ここでいう intent debt とはざっくり一言でいうと、コードを書くときに必要な情報に人間も LLM もアクセスできないことを指している。実際は要求、仕様、アーキテクチャー、テストなどが存在しない、もしくは権限不足や類推できない位置にあるなどでアクセスできないという状態。この状態でコード書かせたら coding agent だけでなく人間であっても思ってたんと違う、となるのは当たり前だ。

また、 intent debt が cognitive debt 、つまりソフトウェアへの理解を阻害していることも指摘されている。まあ intent debt / cognitive debt / technical debt それぞれがそれぞれを増幅するというパスがあるのだが、たぶん最初は LLM による intent debt が発生、からの気づかずに蓄積し cognitive debt / technical debt へという流れだと思う。気づかない、というあたりは cognitive surrender の文脈。アジャイル開発の文脈では実践することによって情報を取得し、そこでまた判断をし、というプロセスがあったが、 coding agent を使いながらの開発ではひとりでずっと debt を溜め込んでしまい、どうにもならなくなるところまで気づかないという可能性もありうる。

意図を明文化していこう🔗

別々の論文から、意図を適切に coding agent に伝えることが重要だという示唆が得られた。少なくともこれらで言及されている問題の軽減にはなるだろう。

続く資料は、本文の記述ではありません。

**src/rtl/ramdisk_arbiter_if.sv**
```systemverilog
// Requester and RAM-disk signal bundle for ramdisk_arbiter.
// slave = arbiter side, master = controllers plus RAM disk.
interface ramdisk_arbiter_if #(
   parameter int NREQ = 2
);
   logic [NREQ-1:0]      req_valid;
   logic [NREQ-1:0]      req_write;
   logic [32*NREQ-1:0]   req_addr;
   logic [NREQ-1:0]      req_grant;
   logic [NREQ-1:0]      req_done;
   logic [16*NREQ-1:0]   req_write_data;
   logic [NREQ-1:0]      req_write_data_enable;
   logic [15:0]          req_read_data;
   logic [NREQ-1:0]      req_read_data_enable;
   logic                 ram_command_ready;
   logic                 ram_read_cmd;
   logic                 ram_write_cmd;
   logic [31:0]          ram_block_address;
   logic [15:0]          ram_write_data;
   logic                 ram_write_data_enable;
   logic [15:0]          ram_read_data;
   logic                 ram_read_data_enable;

   modport slave (
      input  req_valid,
      input  req_write,
      input  req_addr,
      input  req_write_data,
      input  ram_command_ready,
      input  ram_write_data_enable,
      input  ram_read_data,
      input  ram_read_data_enable,
      output req_grant,
      output req_done,
      output req_write_data_enable,
      output req_read_data,
      output req_read_data_enable,
      output ram_read_cmd,
      output ram_write_cmd,
      output ram_block_address,
      output ram_write_data
   );

   modport master (
      output req_valid,
      output req_write,
      output req_addr,
      output req_write_data,
      output ram_command_ready,
      output ram_write_data_enable,
      output ram_read_data,
      output ram_read_data_enable,
      input  req_grant,
      input  req_done,
      input  req_write_data_enable,
      input  req_read_data,
      input  req_read_data_enable,
      input  ram_read_cmd,
      input  ram_write_cmd,
      input  ram_block_address,
      input  ram_write_data
   );
endinterface

```
**src/rtl/ramdisk_arbiter.sv**
```systemverilog
// Round-robin arbiter sharing the SDRAM RAM-disk command/data
// port between NREQ disk-controller front ends.
module ramdisk_arbiter #(
   parameter int NREQ    = 2,
   parameter int HOLDOFF = 3
) (
   input  logic             ui_clk,
   input  logic             reset_n,
   ramdisk_arbiter_if.slave bus
);

   localparam int IW = (NREQ > 1) ? $clog2(NREQ) : 1;
   localparam int CW = $clog2(HOLDOFF + 1);

   typedef enum logic [1:0] {
      IDLE,
      ISSUE,
      BUSY,
      HOLD
   } state_t;

   state_t          state;
   state_t          state_nx;
   logic [IW-1:0]   rr;
   logic [IW-1:0]   idx;
   logic [IW-1:0]   sel;
   logic            sel_hit;
   logic [IW:0]     scan;
   logic [31:0]     sel_addr;
   logic            sel_wr;
   logic            wr;
   logic [NREQ-1:0] grant;
   logic [NREQ-1:0] done;
   logic [31:0]     addr;
   logic [CW-1:0]   cnt;
   logic [15:0]     wdata;

   // Walk backwards so the index closest to rr is the last one kept.
   always_comb begin
      sel     = rr;
      sel_hit = 1'b0;
      scan    = '0;
      for (int k = NREQ - 1; k >= 0; k--) begin
         scan = {1'b0, rr} + (IW+1)'(k);
         if (scan >= (IW+1)'(NREQ))
            scan = scan - (IW+1)'(NREQ);
         if (bus.req_valid[scan[IW-1:0]]) begin
            sel     = scan[IW-1:0];
            sel_hit = 1'b1;
         end
      end
   end

   always_comb begin
      sel_addr = '0;
      sel_wr   = 1'b0;
      for (int i = 0; i < NREQ; i++) begin
         if (sel == IW'(i)) begin
            sel_addr = bus.req_addr[32*i +: 32];
            sel_wr   = bus.req_write[i];
         end
      end
   end

   always_comb begin
      wdata = '0;
      for (int i = 0; i < NREQ; i++)
         if (grant[i])
            wdata = bus.req_write_data[16*i +: 16];
   end

   always_ff @(posedge ui_clk or negedge reset_n) begin
      if (!reset_n)
         state <= IDLE;
      else
         state <= state_nx;
   end

   always_comb begin
      state_nx = state;
      unique case (state)
         IDLE:
            if (bus.ram_command_ready && sel_hit)
               state_nx = ISSUE;
         ISSUE:
            if (!bus.ram_command_ready)
               state_nx = BUSY;
         BUSY:
            if (bus.ram_command_ready)
               state_nx = HOLD;
         HOLD:
            if (cnt == CW'(HOLDOFF - 1))
               state_nx = IDLE;
         default:
            state_nx = IDLE;
      endcase
   end

   // Request fields are captured once at selection and held
   // until the next IDLE, regardless of what the requester does.
   always_ff @(posedge ui_clk or negedge reset_n) begin
      if (!reset_n) begin
         rr    <= '0;
         idx   <= '0;
         addr  <= '0;
         wr    <= 1'b0;
         grant <= '0;
         done  <= '0;
         cnt   <= '0;
      end else begin
         done <= '0;
         if (state == IDLE && state_nx == ISSUE) begin
            idx   <= sel;
            addr  <= sel_addr;
            wr    <= sel_wr;
            grant <= NREQ'(1) << sel;
         end
         if (state == BUSY && state_nx == HOLD) begin
            done  <= grant;
            grant <= '0;
            rr    <= (idx == IW'(NREQ - 1)) ? '0 : idx + 1'b1;
         end
         if (state == HOLD)
            cnt <= cnt + 1'b1;
         else
            cnt <= '0;
      end
   end

   always_comb begin
      bus.ram_read_cmd  = 1'b0;
      bus.ram_write_cmd = 1'b0;
      if (state == ISSUE) begin
         if (wr)
            bus.ram_write_cmd = 1'b1;
         else
            bus.ram_read_cmd  = 1'b1;
      end
   end

   assign bus.req_grant         = grant;
   assign bus.req_done          = done;
   assign bus.ram_block_address = addr;
   assign bus.ram_write_data    = wdata;
   assign bus.req_read_data     = bus.ram_read_data;

   assign bus.req_write_data_enable =
      {NREQ{bus.ram_write_data_enable}} & grant;
   assign bus.req_read_data_enable =
      {NREQ{bus.ram_read_data_enable}} & grant;

endmodule

```
**src/flat_wrapper.sv**
```systemverilog
// flat-port wrapper written by rule: the top's interface ports become plain ports
module ramdisk_arbiter_flat 
#(
   parameter int NREQ    = 2,
   parameter int HOLDOFF = 3
)
  (ui_clk, reset_n, bus_req_valid, bus_req_write, bus_req_addr, bus_req_write_data, bus_ram_command_ready, bus_ram_write_data_enable, bus_ram_read_data, bus_ram_read_data_enable, bus_req_grant, bus_req_done, bus_req_write_data_enable, bus_req_read_data, bus_req_read_data_enable, bus_ram_read_cmd, bus_ram_write_cmd, bus_ram_block_address, bus_ram_write_data);
  ramdisk_arbiter_if #(.NREQ(NREQ)) bus_i ();
  input  logic ui_clk;
  input  logic reset_n;
  input wire logic [$bits(bus_i.req_valid)-1:0] bus_req_valid;
  input wire logic [$bits(bus_i.req_write)-1:0] bus_req_write;
  input wire logic [$bits(bus_i.req_addr)-1:0] bus_req_addr;
  input wire logic [$bits(bus_i.req_write_data)-1:0] bus_req_write_data;
  input wire logic [$bits(bus_i.ram_command_ready)-1:0] bus_ram_command_ready;
  input wire logic [$bits(bus_i.ram_write_data_enable)-1:0] bus_ram_write_data_enable;
  input wire logic [$bits(bus_i.ram_read_data)-1:0] bus_ram_read_data;
  input wire logic [$bits(bus_i.ram_read_data_enable)-1:0] bus_ram_read_data_enable;
  output wire logic [$bits(bus_i.req_grant)-1:0] bus_req_grant;
  output wire logic [$bits(bus_i.req_done)-1:0] bus_req_done;
  output wire logic [$bits(bus_i.req_write_data_enable)-1:0] bus_req_write_data_enable;
  output wire logic [$bits(bus_i.req_read_data)-1:0] bus_req_read_data;
  output wire logic [$bits(bus_i.req_read_data_enable)-1:0] bus_req_read_data_enable;
  output wire logic [$bits(bus_i.ram_read_cmd)-1:0] bus_ram_read_cmd;
  output wire logic [$bits(bus_i.ram_write_cmd)-1:0] bus_ram_write_cmd;
  output wire logic [$bits(bus_i.ram_block_address)-1:0] bus_ram_block_address;
  output wire logic [$bits(bus_i.ram_write_data)-1:0] bus_ram_write_data;
  assign bus_i.req_valid = bus_req_valid;
  assign bus_i.req_write = bus_req_write;
  assign bus_i.req_addr = bus_req_addr;
  assign bus_i.req_write_data = bus_req_write_data;
  assign bus_i.ram_command_ready = bus_ram_command_ready;
  assign bus_i.ram_write_data_enable = bus_ram_write_data_enable;
  assign bus_i.ram_read_data = bus_ram_read_data;
  assign bus_i.ram_read_data_enable = bus_ram_read_data_enable;
  assign bus_req_grant = bus_i.req_grant;
  assign bus_req_done = bus_i.req_done;
  assign bus_req_write_data_enable = bus_i.req_write_data_enable;
  assign bus_req_read_data = bus_i.req_read_data;
  assign bus_req_read_data_enable = bus_i.req_read_data_enable;
  assign bus_ram_read_cmd = bus_i.ram_read_cmd;
  assign bus_ram_write_cmd = bus_i.ram_write_cmd;
  assign bus_ram_block_address = bus_i.ram_block_address;
  assign bus_ram_write_data = bus_i.ram_write_data;
  ramdisk_arbiter #(.NREQ(NREQ), .HOLDOFF(HOLDOFF)) u_core (.ui_clk(ui_clk), .reset_n(reset_n), .bus(bus_i));
endmodule
```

たぶん一番コスパのいい介入は PRD や design doc 、 ADR など、今まで実績のあるフォーマットで文書を書いて LLM に読ませていくこと。仕様駆動開発はまだ Spec-first のものが多いし、そこを LLM に書かせると AI slop によってメンテできなくなるのでやめたほうが良い。使ったとして、各フォーマットがどういうものなのかやテンプレートの調整、例を書かせてみる、書く際の個別事項の相談などに留めると良いだろう。

できるところ、わかる範囲でいいので書いていくことが大切だと思っている。 coding agent に書かせてみて、そこから学ぶところがあれば書き足していく形で良い。まず書き足せる場所を作るのが何より大事だ。 ThoughtWorks でもコンテキストへの入力を明文化しておくというアプローチに一定の効果があるとか開発者が持つ暗黙知を表出化させるのが重要というハナシをしている。

ただし、コードと内容が重複するドキュメントはメンテナンス難度を上げるだけなので避けたほうが良い。アジャイル開発の文脈における「必要なドキュメント」が何かを見極めて書いていく必要がある。